Exercise: Nothing but the lines from the start of the records below through the line that has "logic [TAG_WIDTH-1:0] tag_in;" should appear, each exactly as given.

Collected data:
<file path="src/rtl/float_mul_pipeline_tagged_if.sv">
// Issue/result bundle for float_mul_pipeline_tagged: operands and tag in,
// tagged product out, valid/ready on both sides plus the occupancy count.
interface float_mul_pipeline_tagged_if #(
  parameter int STAGES    = 3,
  parameter int TAG_WIDTH = 4
);
  localparam int CNT_W = $clog2(STAGES + 1);

  logic                 req;
  logic                 in_ready;
  logic [31:0]          a;
  logic [31:0]          b;
  logic [TAG_WIDTH-1:0] tag_in;
  logic                 ack;
  logic                 out_ready;
  logic [31:0]          out;
  logic [TAG_WIDTH-1:0] tag_out;
  logic [CNT_W-1:0]     inflight;

  modport master (
    output req, a, b, tag_in, out_ready,
    input  in_ready, ack, out, tag_out, inflight
  );

  modport slave (
    input  req, a, b, tag_in, out_ready,
    output in_ready, ack, out, tag_out, inflight
  );
endinterface

</file>
<file path="src/rtl/float_mul_pipeline_tagged.sv">
// Fully pipelined single-precision multiplier with caller tags and a whole-pipe output stall.
// Define FLOAT_MUL_ROUND_NEAREST_EN for round-to-nearest-even; the default build truncates.
module float_mul_pipeline_tagged #(
  parameter int STAGES    = 3,
  parameter int TAG_WIDTH = 4
) (
  input logic                        clk,
  input logic                        rst,
  float_mul_pipeline_tagged_if.slave io
);
  localparam int CNT_W = $clog2(STAGES + 1);
  localparam int TAIL  = STAGES - 2;  // pack stage plus trailing delay registers

  typedef enum logic [1:0] {SP_NONE, SP_NAN, SP_INF, SP_ZERO} special_e;

  typedef struct packed {
    logic                 sign;
    logic signed [9:0]    exp;
    special_e             spec;
    logic [23:0]          ma;
    logic [23:0]          mb;
    logic [TAG_WIDTH-1:0] tag;
  } s1_t;

  typedef struct packed {
    logic                 sign;
    logic signed [9:0]    exp;
    special_e             spec;
    logic [47:0]          prod;
    logic [TAG_WIDTH-1:0] tag;
  } s2_t;

  typedef struct packed {
    logic [31:0]          data;
    logic [TAG_WIDTH-1:0] tag;
  } res_t;

  logic              stall, accept, retire;
  logic [STAGES-1:0] vld_q, vld_d;
  s1_t               s1_q, s1_d;
  s2_t               s2_q, s2_d;
  res_t              res_q [TAIL];
  res_t              res_d [TAIL];
  res_t              pack_res;
  logic [CNT_W-1:0]  inflight_q, inflight_d;

  assign io.ack      = vld_q[STAGES-1];
  assign stall       = io.ack & ~io.out_ready;
  assign io.in_ready = ~stall;
  assign accept      = io.req & ~stall;
  assign retire      = io.ack & io.out_ready;
  assign io.out      = res_q[TAIL-1].data;
  assign io.tag_out  = res_q[TAIL-1].tag;
  assign io.inflight = inflight_q;

  // S1: unpack and classify. Exponent field 0 means zero (denormals flushed).
  logic [7:0] ea, eb;
  logic       za, zb, ia, ib, na, nb;

  assign ea = io.a[30:23];
  assign eb = io.b[30:23];
  assign za = (ea == 8'h00);
  assign zb = (eb == 8'h00);
  assign ia = (ea == 8'hFF) && (io.a[22:0] == 23'd0);
  assign ib = (eb == 8'hFF) && (io.b[22:0] == 23'd0);
  assign na = (ea == 8'hFF) && (io.a[22:0] != 23'd0);
  assign nb = (eb == 8'hFF) && (io.b[22:0] != 23'd0);

  always_comb begin
    // NOTE: each stage defaults to its held value first, so no path through the block can infer a latch.
    s1_d = s1_q;
    if (!stall) begin
      s1_d.sign = io.a[31] ^ io.b[31];
      s1_d.exp  = $signed({2'b00, ea}) + $signed({2'b00, eb}) - 10'sd127;
      if (na || nb || (ia && zb) || (ib && za)) s1_d.spec = SP_NAN;
      else if (ia || ib)                        s1_d.spec = SP_INF;
      else if (za || zb)                        s1_d.spec = SP_ZERO;
      else                                      s1_d.spec = SP_NONE;
      s1_d.ma  = {1'b1, io.a[22:0]};
      s1_d.mb  = {1'b1, io.b[22:0]};
      s1_d.tag = io.tag_in;
    end
  end

  // S2: full 48-bit mantissa product.
  always_comb begin
    s2_d = s2_q;
    if (!stall) begin
      s2_d.sign = s1_q.sign;
      s2_d.exp  = s1_q.exp;
      s2_d.spec = s1_q.spec;
      s2_d.prod = {24'd0, s1_q.ma} * {24'd0, s1_q.mb};
      s2_d.tag  = s1_q.tag;
    end
  end

  // S3: normalise, round, pack.
  logic [22:0]       mant, mant_f;
  logic              guard, sticky, round_up;
  logic [23:0]       mant_r;
  logic signed [9:0] exp_n, exp_f;

  always_comb begin
    if (s2_q.prod[47]) begin
      mant   = s2_q.prod[46:24];
      guard  = s2_q.prod[23];
      sticky = |s2_q.prod[22:0];
      exp_n  = s2_q.exp + 10'sd1;
    end else begin
      mant   = s2_q.prod[45:23];
      guard  = s2_q.prod[22];
      sticky = |s2_q.prod[21:0];
      exp_n  = s2_q.exp;
    end
  end

`ifdef FLOAT_MUL_ROUND_NEAREST_EN
  assign round_up = guard & (sticky | mant[0]);
`else
  // Truncation ignores the discarded bits.
  logic round_bits_unused;
  assign round_bits_unused = guard ^ sticky;
  assign round_up          = 1'b0;
`endif

  assign mant_r = {1'b0, mant} + {23'd0, round_up};

  always_comb begin
    exp_f  = exp_n;
    mant_f = mant_r[22:0];
    if (mant_r[23]) begin
      exp_f  = exp_n + 10'sd1;
      mant_f = '0;
    end
    pack_res.tag  = s2_q.tag;
    pack_res.data = '0;
    unique case (s2_q.spec)
      SP_NAN:  pack_res.data = 32'h7FC0_0000;
      SP_INF:  pack_res.data = {s2_q.sign, 8'hFF, 23'd0};
      SP_ZERO: pack_res.data = {s2_q.sign, 31'd0};
      default: begin
        if (exp_f >= 10'sd255)   pack_res.data = {s2_q.sign, 8'hFF, 23'd0};
        else if (exp_f <= 10'sd0) pack_res.data = {s2_q.sign, 31'd0};
        else                     pack_res.data = {s2_q.sign, exp_f[7:0], mant_f};
      end
    endcase
  end

  // Tail, valid chain and occupancy.
  always_comb begin
    vld_d    = stall ? vld_q : {vld_q[STAGES-2:0], accept};
    res_d[0] = stall ? res_q[0] : pack_res;
    for (int i = 1; i < TAIL; i++) res_d[i] = stall ? res_q[i] : res_q[i-1];
    inflight_d = inflight_q;
    if (accept && !retire)      inflight_d = inflight_q + CNT_W'(1);
    else if (!accept && retire) inflight_d = inflight_q - CNT_W'(1);
  end

  always_ff @(posedge clk or negedge rst) begin
    if (!rst) begin
      // NOTE: data registers are cleared along with the valids because out and tag_out must read 0 in reset.
      vld_q      <= '0;
      s1_q       <= '0;
      s2_q       <= '0;
      inflight_q <= '0;
      for (int i = 0; i < TAIL; i++) res_q[i] <= '0;
    end else begin
      // NOTE: non-blocking updates let every stage sample its upstream neighbour's pre-edge value.
      vld_q      <= vld_d;
      s1_q       <= s1_d;
      s2_q       <= s2_d;
      inflight_q <= inflight_d;
      for (int i = 0; i < TAIL; i++) res_q[i] <= res_d[i];
    end
  end
endmodule

</file>
<file path="src/flat_wrapper.sv">
// flat-port wrapper written by rule: the top's interface ports become plain ports
module float_mul_pipeline_tagged_flat 
#(
  parameter int STAGES    = 3,
  parameter int TAG_WIDTH = 4
)
  (clk, rst, io_req, io_a, io_b, io_tag_in, io_out_ready, io_in_ready, io_ack, io_out, io_tag_out, io_inflight);
  float_mul_pipeline_tagged_if #(.STAGES(STAGES), .TAG_WIDTH(TAG_WIDTH)) io_i ();
  input logic clk;
  input logic rst;
  input wire logic [$bits(io_i.req)-1:0] io_req;
  input wire logic [$bits(io_i.a)-1:0] io_a;
  input wire logic [$bits(io_i.b)-1:0] io_b;
  input wire logic [$bits(io_i.tag_in)-1:0] io_tag_in;
  input wire logic [$bits(io_i.out_ready)-1:0] io_out_ready;
  output wire logic [$bits(io_i.in_ready)-1:0] io_in_ready;
  output wire logic [$bits(io_i.ack)-1:0] io_ack;
  output wire logic [$bits(io_i.out)-1:0] io_out;
  output wire logic [$bits(io_i.tag_out)-1:0] io_tag_out;
  output wire logic [$bits(io_i.inflight)-1:0] io_inflight;
  assign io_i.req = io_req;
  assign io_i.a = io_a;
  assign io_i.b = io_b;
  assign io_i.tag_in = io_tag_in;
  assign io_i.out_ready = io_out_ready;
  assign io_in_ready = io_i.in_ready;
  assign io_ack = io_i.ack;
  assign io_out = io_i.out;
  assign io_tag_out = io_i.tag_out;
  assign io_inflight = io_i.inflight;
  float_mul_pipeline_tagged #(.STAGES(STAGES), .TAG_WIDTH(TAG_WIDTH)) u_core (.clk(clk), .rst(rst), .io(io_i));
endmodule
</file>
<file path="src/rtl/lsb_queue.sv">
// In-order load/store queue between dispatch and memory: captures ops, snoops the
// result buses, issues strictly from the head, and holds stores until ROB commit.
module lsb_queue #(
  parameter int DEPTH   = 16,
  parameter int TAG_W   = 4,
  parameter int XLEN    = 32,
  parameter int NUM_CDB = 2
) (
  input  logic                     clk,
  input  logic                     rst,
  input  logic                     rdy,
  input  logic                     iss_valid,
  output logic                     iss_ready,
  input  logic                     iss_store,
  input  logic [1:0]               iss_size,
  input  logic                     iss_sext,
  input  logic [XLEN-1:0]          iss_imm,
  input  logic [XLEN-1:0]          iss_rs1_val,
  input  logic [XLEN-1:0]          iss_rs2_val,
  input  logic                     iss_rs1_rdy,
  input  logic                     iss_rs2_rdy,
  input  logic [TAG_W-1:0]         iss_tag,
  input  logic [NUM_CDB-1:0]       cdb_valid,
  input  logic [NUM_CDB*TAG_W-1:0] cdb_tag,
  input  logic [NUM_CDB*XLEN-1:0]  cdb_val,
  input  logic                     cmt_valid,
  input  logic [TAG_W-1:0]         cmt_tag,
  input  logic                     flush,
  output logic                     mem_req,
  output logic                     mem_we,
  output logic [XLEN-1:0]          mem_addr,
  output logic [XLEN-1:0]          mem_wdata,
  output logic [1:0]               mem_size,
  input  logic                     mem_ack,
  input  logic [XLEN-1:0]          mem_rdata,
  output logic                     wb_valid,
  output logic [TAG_W-1:0]         wb_tag,
  output logic [XLEN-1:0]          wb_data,
  output logic                     empty,
  output logic [1:0]               fsm_state
);

  localparam int PW = $clog2(DEPTH);
  localparam int CW = PW + 1;

  typedef enum logic [1:0] {IDLE = 2'd0, REQ = 2'd1, DROP = 2'd2} state_t;

  typedef struct packed {
    logic             valid;
    logic             store;
    logic             sext;
    logic             committed;
    logic [1:0]       size;
    logic [XLEN-1:0]  imm;
    logic [XLEN-1:0]  rs1;
    logic [XLEN-1:0]  rs2;
    logic             rs1_rdy;
    logic             rs2_rdy;
    logic [TAG_W-1:0] tag;
  } entry_t;

  entry_t           q [DEPTH];
  entry_t           hd;
  entry_t           new_e;
  logic [PW-1:0]    head, tail;
  logic [CW-1:0]    count, ccount, ccount_n;
  state_t           state, state_n;
  logic [TAG_W-1:0] req_tag;
  logic             req_sext;
  logic             wb_q;
  logic             issue, pop, store_pop, ld_done, enq;
  logic [DEPTH-1:0] cmt_hit;
  logic [XLEN:0]    snp1 [DEPTH];
  logic [XLEN:0]    snp2 [DEPTH];
  logic [XLEN:0]    in_snp1, in_snp2;

  // Returns {hit, value}; scanning from the top lets the lowest-index bus win.
  function automatic logic [XLEN:0] snoop(input logic [TAG_W-1:0] t);
    logic [XLEN:0] r;
    r = '0;
    for (int b = NUM_CDB - 1; b >= 0; b--)
      if (cdb_valid[b] && cdb_tag[b*TAG_W +: TAG_W] == t)
        r = {1'b1, cdb_val[b*XLEN +: XLEN]};
    return r;
  endfunction

  function automatic logic [XLEN-1:0] size_ext(input logic [XLEN-1:0] d,
                                               input logic [1:0] sz, input logic sx);
    case (sz)
      2'b00:   return {{(XLEN-8){sx & d[7]}}, d[7:0]};
      2'b01:   return {{(XLEN-16){sx & d[15]}}, d[15:0]};
      default: return d;
    endcase
  endfunction

  assign hd        = q[head];
  assign iss_ready = count < CW'(DEPTH);
  assign empty     = count == '0;
  assign enq       = iss_valid && iss_ready && !flush;
  assign ccount_n  = ccount + CW'(|cmt_hit) - CW'(store_pop);
  assign wb_valid  = wb_q && !(rdy && flush);
  assign fsm_state = state;

  always_comb begin
    cmt_hit = '0;
    for (int i = 0; i < DEPTH; i++) begin
      snp1[i]    = snoop(q[i].rs1[TAG_W-1:0]);
      snp2[i]    = snoop(q[i].rs2[TAG_W-1:0]);
      cmt_hit[i] = cmt_valid && q[i].valid && q[i].store && !q[i].committed &&
                   q[i].tag == cmt_tag;
    end
  end

  always_comb begin
    in_snp1       = snoop(iss_rs1_val[TAG_W-1:0]);
    in_snp2       = snoop(iss_rs2_val[TAG_W-1:0]);
    new_e         = '0;
    new_e.valid   = 1'b1;
    new_e.store   = iss_store;
    new_e.sext    = iss_sext;
    new_e.size    = iss_size;
    new_e.imm     = iss_imm;
    new_e.tag     = iss_tag;
    new_e.rs1     = iss_rs1_val;
    new_e.rs1_rdy = iss_rs1_rdy;
    new_e.rs2     = iss_rs2_val;
    new_e.rs2_rdy = iss_rs2_rdy || !iss_store;
    if (!iss_rs1_rdy && in_snp1[XLEN]) begin
      new_e.rs1     = in_snp1[XLEN-1:0];
      new_e.rs1_rdy = 1'b1;
    end
    if (iss_store && !iss_rs2_rdy && in_snp2[XLEN]) begin
      new_e.rs2     = in_snp2[XLEN-1:0];
      new_e.rs2_rdy = 1'b1;
    end
  end

  // A load flushed while in flight leaves the queue at once; DROP only absorbs its ack.
  always_comb begin
    state_n   = state;
    issue     = 1'b0;
    pop       = 1'b0;
    store_pop = 1'b0;
    ld_done   = 1'b0;
    case (state)
      IDLE: if (!flush && hd.valid && hd.rs1_rdy &&
                (!hd.store || (hd.rs2_rdy && hd.committed))) begin
        issue   = 1'b1;
        state_n = REQ;
      end
      REQ: if (mem_ack) begin
        pop       = 1'b1;
        store_pop = mem_we;
        ld_done   = !mem_we && !flush;
        state_n   = IDLE;
      end else if (flush && !mem_we) begin
        pop     = 1'b1;
        state_n = DROP;
      end
      DROP: if (mem_ack) state_n = IDLE;
      default: state_n = IDLE;
    endcase
  end

  always_ff @(posedge clk) begin
    if (rst) state <= IDLE;
    else if (rdy) state <= state_n;
  end

  always_ff @(posedge clk) begin
    if (rst) begin
      head   <= '0;
      tail   <= '0;
      count  <= '0;
      ccount <= '0;
    end else if (rdy) begin
      head   <= head + PW'(pop);
      ccount <= ccount_n;
      if (flush) begin
        tail  <= head + PW'(pop) + ccount_n[PW-1:0];
        count <= ccount_n;
      end else begin
        tail  <= tail + PW'(enq);
        count <= count + CW'(enq) - CW'(pop);
      end
    end
  end

  always_ff @(posedge clk) begin
    if (rst) begin
      for (int i = 0; i < DEPTH; i++) q[i] <= '0;
    end else if (rdy) begin
      for (int i = 0; i < DEPTH; i++) begin
        if (q[i].valid && !q[i].rs1_rdy && snp1[i][XLEN]) begin
          q[i].rs1     <= snp1[i][XLEN-1:0];
          q[i].rs1_rdy <= 1'b1;
        end
        if (q[i].valid && !q[i].rs2_rdy && snp2[i][XLEN]) begin
          q[i].rs2     <= snp2[i][XLEN-1:0];
          q[i].rs2_rdy <= 1'b1;
        end
        if (cmt_hit[i]) q[i].committed <= 1'b1;
        if (flush && !(q[i].committed || cmt_hit[i])) q[i].valid <= 1'b0;
      end
      if (pop) q[head] <= '0;
      if (enq) q[tail] <= new_e;
    end
  end

  always_ff @(posedge clk) begin
    if (rst) begin
      mem_req   <= 1'b0;
      mem_we    <= 1'b0;
      mem_addr  <= '0;
      mem_wdata <= '0;
      mem_size  <= '0;
      req_tag   <= '0;
      req_sext  <= 1'b0;
      wb_q      <= 1'b0;
      wb_tag    <= '0;
      wb_data   <= '0;
    end else if (rdy) begin
      wb_q <= ld_done;
      if (issue) begin
        mem_req   <= 1'b1;
        mem_we    <= hd.store;
        mem_addr  <= hd.rs1 + hd.imm;
        mem_wdata <= size_ext(hd.rs2, hd.size, 1'b0);
        mem_size  <= hd.size;
        req_tag   <= hd.tag;
        req_sext  <= hd.sext;
      end else if (mem_ack && state != IDLE) begin
        mem_req <= 1'b0;
        mem_we  <= 1'b0;
      end
      if (ld_done) begin
        wb_tag  <= req_tag;
        wb_data <= size_ext(mem_rdata, mem_size, req_sext);
      end
    end
  end

endmodule

</file>
<file path="config.mk">
export PLATFORM = sky130hd
export DESIGN_NAME = cpa_accumulator
export DESIGN_NICKNAME = d
export VERILOG_FILES = /design/src/rtl/cpa_accumulator_pkg.sv /design/src/rtl/cpa_add.sv /design/src/rtl/cpa_accumulator.sv
export SDC_FILE = /design/constraint.sdc
export NUM_CORES = 1
export LEC_CHECK = 0
export CAP_MARGIN = 40
export CORE_UTILIZATION = 50
export CTS_BUF_LIST = sky130_fd_sc_hd__clkbuf_8
export DETAILED_ROUTE_END_ITERATION = 16
export GPL_TIMING_DRIVEN = 0
export PLACE_DENSITY = 0.76
export REMOVE_ABC_BUFFERS = 1
export SLEW_MARGIN = 20
export SYNTH_ARGS = -nofsm -noshare
export SYNTH_HDL_FRONTEND = slang
export SYNTH_SLANG_ARGS = --single-unit
export TNS_END_PERCENT = 5
</file>
<file path="constraint.sdc">
create_clock -name clk -period 6 [get_ports clk]
set_input_delay 0.6 -clock clk [delete_from_list [all_inputs] [get_ports clk]]
set_output_delay 0.6 -clock clk [all_outputs]
set_load 0.05 [all_outputs]
</file>
<file path="config.mk">
export PLATFORM = sky130hd
export DESIGN_NAME = div_sequencer
export DESIGN_NICKNAME = d
export VERILOG_FILES = /design/src/rtl/div_pkg.sv /design/src/rtl/div_trial_sub.sv /design/src/rtl/div_sequencer.sv
export SDC_FILE = /design/constraint.sdc
export NUM_CORES = 1
export LEC_CHECK = 0
export BUFFER_PORTS_ARGS = -buffer_cell sky130_fd_sc_hd__buf_4
export CELL_PAD_IN_SITES_DETAIL_PLACEMENT = 1
export CELL_PAD_IN_SITES_GLOBAL_PLACEMENT = 1
export CORE_MARGIN = 8
export CORE_UTILIZATION = 43
export CTS_CLUSTER_SIZE = 20
export DETAILED_ROUTE_END_ITERATION = 6
export PLACE_DENSITY = 0.76
export RECOVER_POWER = 25
export SLEW_MARGIN = 20
export SYNTH_ARGS = -nofsm -noshare
export SYNTH_HDL_FRONTEND = slang
export SYNTH_SLANG_ARGS = --single-unit
export TNS_END_PERCENT = 1
</file>
<file path="constraint.sdc">
create_clock -name clk -period 3.1 [get_ports clk]
set_input_delay 0.31 -clock clk [delete_from_list [all_inputs] [get_ports clk]]
set_output_delay 0.31 -clock clk [all_outputs]
set_load 0.005 [all_outputs]
</file>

Answer space:
<file path="src/rtl/float_mul_pipeline_tagged_if.sv">
// Issue/result bundle for float_mul_pipeline_tagged: operands and tag in,
// tagged product out, valid/ready on both sides plus the occupancy count.
interface float_mul_pipeline_tagged_if #(
  parameter int STAGES    = 3,
  parameter int TAG_WIDTH = 4
);
  localparam int CNT_W = $clog2(STAGES + 1);

  logic                 req;
  logic                 in_ready;
  logic [31:0]          a;
  logic [31:0]          b;
  logic [TAG_WIDTH-1:0] tag_in;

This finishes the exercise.